Entre los edificios religiosos más emblemáticos se encuentra la iglesia de San Miguel construida a finales del siglo XVI en estilo renacentista. Dispone de una esbelta torre de tres cuerpos reformada en el siglo XVIII. Su interior está dividido en tres naves. Cuenta con un crucero y cúpula que descansa sobre pechinas. Conserva la antigua cabecera románica con restos de pinturas murales de esa misma época. El retablo del presbiterio es barroco y fue realizado por Tomás Ruiz en 1729. Custodia otro retablo procedente de la destruida iglesia del Salvador, con obras escultóricas de traza manierista realizada posiblemente por algún discípulo del insigne artista Juan de Juni. Entre las obras de arte que custodia se encuentra un Cristo gótico del siglo XIII y una Santa Teresa del siglo XVI. Otra gran iglesia es la de Santa María construida a finales del siglo XIV y reformada en el siglo XVI. Dispone de tres naves cubiertas con bóvedas de crucería. Su torre es del siglo XVII. En su interior sobresale el retablo plateresco y el del altar mayor realizado en estilo barroco. En el coro se puede admirar el bello pretil de estilo renacentista. Cuenta Peñafiel con dos bellos conventos, el de San Pablo fundado por D. Juan Manuel para servir de albergue a los dominicos en el siglo XIV y cuyas obras no finalizaron hasta pasados dos siglos más. Su iglesia es un extraordinario ejemplo de templo gótico-mudéjar de tres naves. El segundo es el de Santa Clara fundado por Dña. Isabel de la Cueva en 1617. Es de planta octogonal y de estilo barroco. Conserva una extraordinaria cúpula adornada con yeserías y pinturas. Su capilla mayor conserva un retablo del siglo XVIII. Todavía se conserva la llamada Torre del Reloj, parte integrante de la desaparecida iglesia de San Esteban del siglo XI. En el siglo pasado se colocó en ella el Reloj de la Villa, de donde recibe el nombre.

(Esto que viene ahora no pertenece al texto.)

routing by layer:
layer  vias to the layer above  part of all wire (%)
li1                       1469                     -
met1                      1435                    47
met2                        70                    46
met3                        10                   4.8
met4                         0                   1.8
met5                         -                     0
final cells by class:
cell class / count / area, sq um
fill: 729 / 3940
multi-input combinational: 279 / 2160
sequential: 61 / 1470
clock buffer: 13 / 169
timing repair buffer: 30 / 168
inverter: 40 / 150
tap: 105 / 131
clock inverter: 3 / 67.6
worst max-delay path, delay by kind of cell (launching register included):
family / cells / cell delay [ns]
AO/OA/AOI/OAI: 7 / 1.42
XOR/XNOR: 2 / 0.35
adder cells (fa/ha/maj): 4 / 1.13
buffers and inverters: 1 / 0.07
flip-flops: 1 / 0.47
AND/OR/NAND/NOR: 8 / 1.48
File: src/rtl/bat_pkg.sv
`timescale 1ns / 1ps
package bat_pkg;

  typedef enum logic [1:0] {
    ACT_MALLOC = 2'd0,
    ACT_CALLOC = 2'd1,
    ACT_FREE   = 2'd2,
    ACT_STATS  = 2'd3
  } action_t;

  typedef enum logic [2:0] {
    ST_OK       = 3'd0,
    ST_NO_SPACE = 3'd1,
    ST_OVERFLOW = 3'd2,
    ST_BAD_FREE = 3'd3,
    ST_NULL     = 3'd4,
    ST_FULL     = 3'd5
  } status_t;

  localparam int unsigned CFG_HEAP_BYTES = 0;
  localparam int unsigned CFG_HEAP_BASE  = 1;
  localparam logic [31:0] HEAP_BYTES_RESET = 32'd8388608;
  localparam logic [31:0] HEAP_BASE_RESET  = 32'd65536;

  typedef struct packed {
    logic [1:0]  action;
    logic [31:0] byte_count;
    logic [31:0] element_count;
    logic [31:0] free_address;
  } in_item_t;

  typedef struct packed {
    logic [31:0] granted_address;
    logic [2:0]  status;
    logic [6:0]  active_count;
    logic [63:0] total_count;
    logic [63:0] fail_count;
    logic [31:0] active_bytes;
    logic [63:0] total_bytes;
    logic [63:0] fail_bytes;
    logic [31:0] lowest_address;
    logic [31:0] highest_address;
  } out_item_t;

  // Token that travels down the cell chain.
  typedef struct packed {
    logic        go;       // token present
    logic        is_free;  // 1: look for address, 0: look for empty slot
    logic        done;     // an earlier cell already took it
    logic [31:0] addr;     // address to match or to store
    logic [31:0] bytes;    // size to store / size found
  } tok_t;

endpackage
--- src/rtl/core/prb_ram.sv ---
// ----------------------------------------------------------------------------
// prb_ram: generic simple dual-port ram
// One write port, one read port with registered read data.
// ----------------------------------------------------------------------------
module prb_ram #(
    parameter int WIDTH = 8,
    parameter int DEPTH = 16
) (
    input  logic                                        aclk,
    input  logic                                        we,
    input  logic [((DEPTH > 1) ? $clog2(DEPTH) : 1)-1:0] waddr,
    input  logic [WIDTH-1:0]                            wdata,
    input  logic                                        re,
    input  logic [((DEPTH > 1) ? $clog2(DEPTH) : 1)-1:0] raddr,
    output logic [WIDTH-1:0]                            rdata
);

    logic [WIDTH-1:0] mem_reg [DEPTH];
    logic [WIDTH-1:0] rdata_reg;

    always_ff @(posedge aclk) begin
        if (we) begin
            mem_reg[waddr] <= wdata;
        end
        if (re) begin
            rdata_reg <= mem_reg[raddr];
        end
    end

    assign rdata = rdata_reg;

endmodule

--- config.mk ---
export PLATFORM = sky130hd
export DESIGN_NAME = prb_ram
export DESIGN_NICKNAME = d
export VERILOG_FILES = /design/src/rtl/core/prb_ram.sv
export SDC_FILE = /design/constraint.sdc
export NUM_CORES = 1
export LEC_CHECK = 0
export BUFFER_PORTS_ARGS = -buffer_cell sky130_fd_sc_hd__buf_2
export CAP_MARGIN = 15
export CORE_MARGIN = 5
export CORE_UTILIZATION = 50
export CTS_BUF_LIST = sky130_fd_sc_hd__clkbuf_4 sky130_fd_sc_hd__clkbuf_8 sky130_fd_sc_hd__clkbuf_16
export DETAILED_ROUTE_END_ITERATION = 8
export GPL_TIMING_DRIVEN = 1
export PLACE_DENSITY = 0.67
export SETUP_SLACK_MARGIN = 0.5
export SYNTH_ARGS = -nofsm -noshare
export SYNTH_HDL_FRONTEND = slang
export SYNTH_SLANG_ARGS = --single-unit
export TNS_END_PERCENT = 30
--- constraint.sdc ---
create_clock -name aclk -period 4.4 [get_ports aclk]
set_clock_uncertainty 0.1 [all_clocks]
set_input_delay 0.88 -clock aclk [delete_from_list [all_inputs] [get_ports aclk]]
set_output_delay 0.88 -clock aclk [all_outputs]
set_load 0.02 [all_outputs]
# Yosys cells after proc, flatten, opt, wreduce, memory -nomap -nowiden

Memories as Yosys holds them, arrays and structs flattened. A register that Yosys moved wholly into a read port is not among the register bits.
Cells that the tools add are included.
W data, S select, Z words.

Bits in registers: 0
RAM bits: 128
Bits of input ports: 19
Output and inout bits: 8
Word-level logic and storage cells: 3
Memories: 1

Muxes and demuxes: 2

Memories:

| name    | depth | width | rd ports | clocked after Yosys merged registers in | wr ports | RTL line | RTL |
|---|---|---|---|---|---|---|---|
| mem_reg | 16    | 8     | 1        | 1                                       | 1        | 18       | `logic [WIDTH-1:0] mem_reg [DEPTH];` |

Operator list:

| kind    | count |
|---|---|
| $mux W1 | 2 |

# Longest topological paths before layout

Word-level depth: 2
Gate-level depth with buffers: 5
Mapped depth without buffers: 3

# Least setup slack after synthesis

Ideal clock, no wire load.

Path kind: in2reg
Start: input port waddr[2] in the netlist's numbering
End: memory mem_reg[0][0], enable pin
Library setup time: 0.383 ns
Data arrival time: 1.990 ns
Setup slack: 1.927 ns
Stages on the path: 2
Path buffers: 0
Cells stage by stage: or3b_2 > nor3_1

RTL lines:

| what               | RTL line | RTL |
|---|---|---|
| start: declaration | 11       | `input logic [((DEPTH > 1) ? $clog2(DEPTH) : 1)-1:0] waddr,` |
| end: declaration   | 18       |  |

Straight into the memory's write port.
==> src/rtl/core/prb_pkg.sv <==
// ----------------------------------------------------------------------------
// prb_pkg: shared types and constants of the per-source packet rate blocker
// Field widths, request and result layouts, reason codes and register indexes.
// ----------------------------------------------------------------------------
package prb_pkg;

    localparam int SOURCE_ENTRIES = 64;
    localparam int GUARD_PORTS    = 4;

    localparam int ADDR_W  = 32;
    localparam int PORT_W  = 16;
    localparam int LEN_W   = 16;
    localparam int TIME_W  = 64;
    localparam int COUNT_W = 32;
    localparam int TALLY_W = 64;

    localparam int IDX_W  = (SOURCE_ENTRIES > 1) ? $clog2(SOURCE_ENTRIES) : 1;
    localparam int FILL_W = $clog2(SOURCE_ENTRIES + 1);

    localparam int CFG_IDX_W  = 3;
    localparam int CFG_DATA_W = 32;

    localparam logic [CFG_IDX_W-1:0] CFG_THRESHOLD = 3'd0;
    localparam logic [CFG_IDX_W-1:0] CFG_PORT_A    = 3'd1;
    localparam logic [CFG_IDX_W-1:0] CFG_PORT_MASK = 3'd5;

    localparam logic [COUNT_W-1:0] RESET_THRESHOLD = 32'd1000;
    localparam logic [COUNT_W-1:0] COUNT_MAX       = '1;

    typedef enum logic [2:0] {
        REASON_NOT_TCP     = 3'd0,
        REASON_BLOCKED     = 3'd1,
        REASON_UNPROTECTED = 3'd2,
        REASON_OVER        = 3'd3,
        REASON_ALLOWED     = 3'd4
    } reason_t;

    // request layout, last field in the lowest bits
    typedef struct packed {
        logic [TIME_W-1:0] arrival_time;
        logic [LEN_W-1:0]  frame_length;
        logic [PORT_W-1:0] dst_port;
        logic [PORT_W-1:0] src_port;
        logic [ADDR_W-1:0] dst_addr;
        logic [ADDR_W-1:0] src_addr;
    } pkt_t;

    typedef struct packed {
        logic [TALLY_W-1:0] denied_bytes;
        logic [TALLY_W-1:0] denied_packets;
        logic [TALLY_W-1:0] allowed_bytes;
        logic [TALLY_W-1:0] allowed_packets;
        logic [PORT_W-1:0]  event_dport;
        logic [PORT_W-1:0]  event_sport;
        logic [ADDR_W-1:0]  event_dst;
        logic [ADDR_W-1:0]  event_src;
        logic [TIME_W-1:0]  event_time;
    } res_t;

    typedef struct packed {
        logic    event_valid;
        reason_t reason;
        logic    verdict;
    } res_user_t;

    localparam int PKT_W      = $bits(pkt_t);
    localparam int RES_W      = $bits(res_t);
    localparam int RES_USER_W = $bits(res_user_t);
    localparam int EVENT_W    = TIME_W + 2 * ADDR_W + 2 * PORT_W;

    typedef struct packed {
        logic               blocked;
        logic [COUNT_W-1:0] count;
    } entry_t;

    localparam int ENTRY_W = $bits(entry_t);

    typedef struct packed {
        logic             hit;
        logic             room;
        logic [IDX_W-1:0] idx;
    } cam_result_t;

    typedef struct packed {
        logic [COUNT_W-1:0] threshold;
        logic               port_protected;
    } cfg_view_t;

endpackage
### config.mk
export PLATFORM = sky130hd
export DESIGN_NAME = prb_src_cam
export DESIGN_NICKNAME = d
export VERILOG_FILES = /design/src/rtl/core/prb_pkg.sv /design/src/rtl/core/prb_src_cam.sv
export SDC_FILE = /design/constraint.sdc
export NUM_CORES = 2
export LEC_CHECK = 0
export ABC_AREA = 0
export BUFFER_PORTS_ARGS = -buffer_cell sky130_fd_sc_hd__buf_2
export CORE_MARGIN = 10
export CORE_UTILIZATION = 55
export CTS_CLUSTER_SIZE = 24
export DETAILED_ROUTE_END_ITERATION = 16
export PLACE_DENSITY = 0.71
export RECOVER_POWER = 25
export SLEW_MARGIN = 20
export SYNTH_ARGS = -nofsm -noshare
export SYNTH_HDL_FRONTEND = slang
export SYNTH_SLANG_ARGS = --single-unit
### constraint.sdc
create_clock -name aclk -period 3.4 [get_ports aclk]
set_input_delay 0.51 -clock aclk [delete_from_list [all_inputs] [get_ports aclk]]
set_output_delay 0.51 -clock aclk [all_outputs]
set_load 0.02 [all_outputs]
### src/rtl/core/prb_pkg.sv
// ----------------------------------------------------------------------------
// prb_pkg: shared types and constants of the per-source packet rate blocker
// Field widths, request and result layouts, reason codes and register indexes.
// ----------------------------------------------------------------------------
package prb_pkg;

    localparam int SOURCE_ENTRIES = 64;
    localparam int GUARD_PORTS    = 4;

    localparam int ADDR_W  = 32;
    localparam int PORT_W  = 16;
    localparam int LEN_W   = 16;
    localparam int TIME_W  = 64;
    localparam int COUNT_W = 32;
    localparam int TALLY_W = 64;

    localparam int IDX_W  = (SOURCE_ENTRIES > 1) ? $clog2(SOURCE_ENTRIES) : 1;
    localparam int FILL_W = $clog2(SOURCE_ENTRIES + 1);

    localparam int CFG_IDX_W  = 3;
    localparam int CFG_DATA_W = 32;

    localparam logic [CFG_IDX_W-1:0] CFG_THRESHOLD = 3'd0;
    localparam logic [CFG_IDX_W-1:0] CFG_PORT_A    = 3'd1;
    localparam logic [CFG_IDX_W-1:0] CFG_PORT_MASK = 3'd5;

    localparam logic [COUNT_W-1:0] RESET_THRESHOLD = 32'd1000;
    localparam logic [COUNT_W-1:0] COUNT_MAX       = '1;

    typedef enum logic [2:0] {
        REASON_NOT_TCP     = 3'd0,
        REASON_BLOCKED     = 3'd1,
        REASON_UNPROTECTED = 3'd2,
        REASON_OVER        = 3'd3,
        REASON_ALLOWED     = 3'd4
    } reason_t;

    // request layout, last field in the lowest bits
    typedef struct packed {
        logic [TIME_W-1:0] arrival_time;
        logic [LEN_W-1:0]  frame_length;
        logic [PORT_W-1:0] dst_port;
        logic [PORT_W-1:0] src_port;
        logic [ADDR_W-1:0] dst_addr;
        logic [ADDR_W-1:0] src_addr;
    } pkt_t;

    typedef struct packed {
        logic [TALLY_W-1:0] denied_bytes;
        logic [TALLY_W-1:0] denied_packets;
        logic [TALLY_W-1:0] allowed_bytes;
        logic [TALLY_W-1:0] allowed_packets;
        logic [PORT_W-1:0]  event_dport;
        logic [PORT_W-1:0]  event_sport;
        logic [ADDR_W-1:0]  event_dst;
        logic [ADDR_W-1:0]  event_src;
        logic [TIME_W-1:0]  event_time;
    } res_t;

    typedef struct packed {
        logic    event_valid;
        reason_t reason;
        logic    verdict;
    } res_user_t;

    localparam int PKT_W      = $bits(pkt_t);
    localparam int RES_W      = $bits(res_t);
    localparam int RES_USER_W = $bits(res_user_t);
    localparam int EVENT_W    = TIME_W + 2 * ADDR_W + 2 * PORT_W;

    typedef struct packed {
        logic               blocked;
        logic [COUNT_W-1:0] count;
    } entry_t;

    localparam int ENTRY_W = $bits(entry_t);

    typedef struct packed {
        logic             hit;
        logic             room;
        logic [IDX_W-1:0] idx;
    } cam_result_t;

    typedef struct packed {
        logic [COUNT_W-1:0] threshold;
        logic               port_protected;
    } cfg_view_t;

endpackage

### src/rtl/core/prb_src_cam.sv
// ----------------------------------------------------------------------------
// prb_src_cam: source address table
// Parallel compare of the stored source addresses, filled in entry order.
// ----------------------------------------------------------------------------
module prb_src_cam (
    input  logic                          aclk,
    input  logic                          aresetn,
    input  logic [prb_pkg::ADDR_W-1:0]    lookup_addr,
    input  logic                          alloc_en,
    output prb_pkg::cam_result_t          result
);

    logic [prb_pkg::ADDR_W-1:0]        addr_reg [prb_pkg::SOURCE_ENTRIES];
    logic [prb_pkg::FILL_W-1:0]        fill_reg, fill_next;
    logic [prb_pkg::SOURCE_ENTRIES-1:0] match;
    logic [prb_pkg::IDX_W-1:0]         match_idx;

    // entries below the fill count are live
    always_comb begin
        for (int i = 0; i < prb_pkg::SOURCE_ENTRIES; i++) begin
            match[i] = (prb_pkg::FILL_W'(i) < fill_reg) && (addr_reg[i] == lookup_addr);
        end
    end

    // at most one lane matches
    always_comb begin
        match_idx = '0;
        for (int i = 0; i < prb_pkg::SOURCE_ENTRIES; i++) begin
            match_idx = match_idx | (match[i] ? prb_pkg::IDX_W'(i) : '0);
        end
    end

    assign result.hit  = |match;
    assign result.room = (fill_reg != prb_pkg::FILL_W'(prb_pkg::SOURCE_ENTRIES));
    assign result.idx  = result.hit ? match_idx : fill_reg[prb_pkg::IDX_W-1:0];

    assign fill_next = alloc_en ? fill_reg + 1'b1 : fill_reg;

    always_ff @(posedge aclk) begin
        if (!aresetn) begin
            fill_reg <= '0;
        end else begin
            fill_reg <= fill_next;
        end
    end

    always_ff @(posedge aclk) begin
        if (alloc_en) begin
            addr_reg[fill_reg[prb_pkg::IDX_W-1:0]] <= lookup_addr;
        end
    end

endmodule

==> Yosys cells after proc, flatten, opt, wreduce, memory -nomap -nowiden <==
Memory sizes are Yosys's and may differ from the RTL's.
Cells that the tools add are included.
{ "word_totals": {"ramBits": 2048, "elab_cells": 325, "n_memories": 1, "register_bits": 7, "out_inout_bits": 8, "input_bits": 35} }
{ "memory_table": {"columns": ["memory", "depth", "width", "read_ports", "rd_clocked_by_memory_dff", "write_ports", "line", "rtl"], "rows": [
  ["addr_reg", 64, 32, 64, 0, 1, "prb_src_cam.sv:13", "logic [prb_pkg::ADDR_W-1:0] addr_reg [prb_pkg::SOURCE_ENTRIES];"]
]} }
{ "op_classes": {"n_lt_le_gt_ge": 64, "n_eq_ne": 65, "addsub": 1, "n_mux": 66, "reduce_logical": 65, "bitwise": 62} }
{ "ops": {"columns": ["cell", "count"], "rows": [
  ["$eq A32 B32 Y1", 64],
  ["$lt A6 B7 Y1 const A", 32],
  ["$mux W6", 33],
  ["$or A6 B6 Y6", 31],
  ["$lt A5 B7 Y1 const A", 16],
  ["$mux W5", 16],
  ["$or A5 B5 Y5", 15],
  ["$logic_and A1 B1 Y1", 64],
  ["$reduce_or A64 Y1", 1],
  ["$lt A4 B7 Y1 const A", 8],
  ["$mux W4", 8],
  ["$lt A3 B7 Y1 const A", 4],
  ["$or A4 B4 Y4", 7],
  ["$lt A1 B7 Y1 const A", 2],
  ["$lt A2 B7 Y1 const A", 2],
  ["$mux W3", 4],
  ["$or A3 B3 Y3", 3],
  ["$add A7 B1 Y7 const B", 1],
  ["$ne A7 B7 Y1 const B", 1],
  ["$or A5 B6 Y6", 1],
  ["$or A4 B5 Y5", 1],
  ["$mux W2", 2],
  ["$or A3 B4 Y4", 1],
  ["$mux W1", 3],
  ["other kinds (3)", 3]
]} }

==> Logic depth before layout (Yosys ltp) <==
{ "depth": {"depth_word": 66, "ltp_mapped": 12, "ltp_nobuf": 8} }

==> Worst setup path before layout <==
No wires, ideal clock.
{ "synth_timing": {"path_type": "input port to output port", "startpoint": "in lookup_addr[17] (netlist bit)", "endpoint": "out result[1] (netlist bit)", "t_arrival_ps": 2866, "stages": 10, "n_path_buf": 2, "t_required_ps": 2890, "path_slack_ps": 24, "cell_sequence": "buf_4 > buf_6 > xor2_1 > nor4_1 > nand4_1 > a2111oi_0 > a2111oi_0 > and4_1 > nand4_4 > mux2i_1"} }
{ "synth_rtl": {"columns": ["element", "line", "rtl"], "rows": [
  ["start, declared", "prb_src_cam.sv:8", "input logic [prb_pkg::ADDR_W-1:0] lookup_addr,"],
  ["end, declared", "prb_src_cam.sv:10", "output prb_pkg::cam_result_t result"]
]} }

==> results.md <==
Run status:
- The flow ran to the end, but the final reports show violations.
- The checks that failed: setup timing.

Final layout:
- After routing the design area is 105500 µm².
- The multi-input combinational cells in the finished layout cover a total of 24840 µm².
- For this run, the post-layout net count is 6418.
- The signed area change from the synthesized netlist to the final layout is 20.57%.
- The fraction of layout cells with a size suffix above 1 is ~22%.
- The utilization after layout is 66.69%.
- The total of fill cells in the finished design is between 10000 and 15000.
- The flip-flop count of the largest register, all copies and words added is 2048.
- The non-filler instance count after layout is around 8600.
- The total area of sequential cells is 61650 µm².

Synth:
- After synthesis, flip-flops and latches occupy 70.44% of the total area.
- Synthesis instantiated 67 different standard cells from the library.
- The fraction of synthesized cell area taken by the top area cell type is a little over two thirds.
- In the post-synthesis netlist, the biggest area contributors are edfxtp_1 70%, xor2_1 13%, xnor2_1 7.4%, nor4_1 2.6%, nand4_1 1.7%.
- After synthesis, the share of flip-flops with an asynchronous set or reset is 0%.
- The number of enable flip-flop cells after synthesis is approximately 2000.
- The post-synthesis net count is 5373.
- The cell count after synthesis is 5336.
- A synthesized cell averages around 16 µm².
- The synthesized flop and latch total is about 2100.
- The most instantiated library cell after synthesis is edfxtp_1.
- edfxtp_1 takes more of the synthesized area than any other cell.
- The total standard cell area after synthesis is 87510 µm².
- During synthesis, Yosys emitted a total of 0 warnings.
- Ranked by instance count, the synthesized netlist is headed by 2048 x edfxtp_1, 1314 x xor2_1, 738 x xnor2_1.
- The prevailing post-synth register cell is edfxtp_1.

Timing:
- The setup skew after layout is 40.29 ps.
- Dividing the final minimum period by the clock period gives 134.1%.
- The smallest clock period supported by the final layout is computed as 4558 ps.
- Setup repair after global routing could not meet its margin everywhere.
- The number of slew-limit violations in the final report is 0.
- The total count of hold-check failures in the final report is 0.
- For the pin with the worst max-slew slack, the measured transition is 1330 ps.
- Setup violations remaining at the end of the flow were counted as 7.
- The post-route setup TNS is -7738 ps.
- In the post-route analysis, the smallest setup slack over all paths is -1158 ps.
- On the final layout, the worst hold slack is about 37 ps.
- Derived from the worst setup path, the maximum achievable clock frequency is 219.4 MHz.
- The normalized max-slew margin is 11.33%.

Drt:
- The number of vias per cell is 5.896.
- After detailed routing, the total wire length is 249600 µm.
- The routed layout has 50900 vias.
- The first TritonRoute pass finished after 7 iterations.
- The number of remaining DRC errors is 0.
- The count of routing violations after the opening detailed-route iteration is 6343.
- In this run the remaining antenna-violating nets after routing total 0.
- After detailed routing, the average wire length per cell comes to 28.91 µm.

Flow run:
- Across the run, the number of max-cap violations was 0.

Power:
- Across the VDD grid, the largest voltage drop is 0.4998 mV.
- The cell leakage power is 0.03558 µW.
- The total power per unit cell area is 508.2 nW/µm².

GRT:
- The overall overflow remaining after global route is 0.
- The number of global-route vias before repair is 49570.
- The global-route wire length before repair is 357400 µm.
- Global routing used 28.17% of the available tracks.
- The largest net degree at the start of global routing is 33.
- The initial antenna violation count was 14.

Place:
- The number of buffer cells added on primary ports is 42.
- The cell count after placement is 8232.
- The final weighted congestion of routability-driven global placement is 0.9582.
- Summing all placed instances gives a cell area of around 99000 µm².
- The half-perimeter wire length of the detailed placement result is 168500 µm.

Worst setup path:
- The kind of start point of the critical path is a primary input.
- Data arrives at the worst endpoint at 4050 ps.
- Data on the critical path is required at its endpoint by about 2900 ps.
- The critical-path maximum fanout is 16.
- The worst reg-to-reg setup slack is 850 ps.
- The type of element capturing the critical path is an output port.
- The critical path in this run is classified as in -> out.

Floorplanning:
- The height of the die is 418.9 µm.
- In this run the standard cell core region covers 158200 µm².
- The initialized floorplan defines 146 standard-cell rows.
- The initial core utilization is 55.32%.
- Measured along the x axis, the die boundary spans 418.9 µm.
- The total I/O pin count is 43.
- The floorplan step defined a die boundary enclosing 175500 µm².

Clock tree:
- The clock tree root buffer cell is clkbuf_16.
- The clock sink total is slightly above 2000.
- The clock-pin transition on the worst setup and hold timing paths is 60 ps.
- For the worst-skew pair, the clock arrives at the later sink with an insertion delay of 850 ps.
- The number of buffers on the longest clock path is 3.
- The TritonCTS clock tree is built.
- TritonCTS created between 200 and 250 clock buffers.
- The H-tree was split into 4 levels.

Hold path:
- The class of the tightest hold or removal check is in -> reg.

Conserva la villa el barrio de la judería con su típico trazado medieval. En la plaza del Coso se realizan importantes festejos taurinos desde la Edad Media. Es de planta rectangular y tiene una extensión de más de 3.500 metros cuadrados. Es el vestigio medieval propio de las antiguas plazas dedicadas a la lidia de toros bravos y en torno a ella se articula el trazado urbano de la villa. Fue reformada en el siglo XVIII. Destacan los arabescos de sus balcones de madera. Entre los festejos más destacados de la villa sobresalen los carnavales y la semana santa. Otro gran festejo de la villa es el Domingo de Resurrección tras una larga semana de procesiones de Semana Santa. En la plaza del Coso también se realiza la tradicional Bajada del Ángel que representa el momento en el que un ángel-niño quita el manto de luto a la Virgen. En el mes de agosto se realizan importantes encierros y capeas en honor de Nuestra Señora de San Roque. En la celebración sobresale el famoso pasacalles del Chúndara.

Esta villa es conocida por su muy cuidada gastronomía. El plato típico es el lechazo asado regado por los deliciosos caldos del Duero. Entre los productos de la zona destaca el famoso queso de oveja Flor de Esgueva que se elabora en esta población castellana.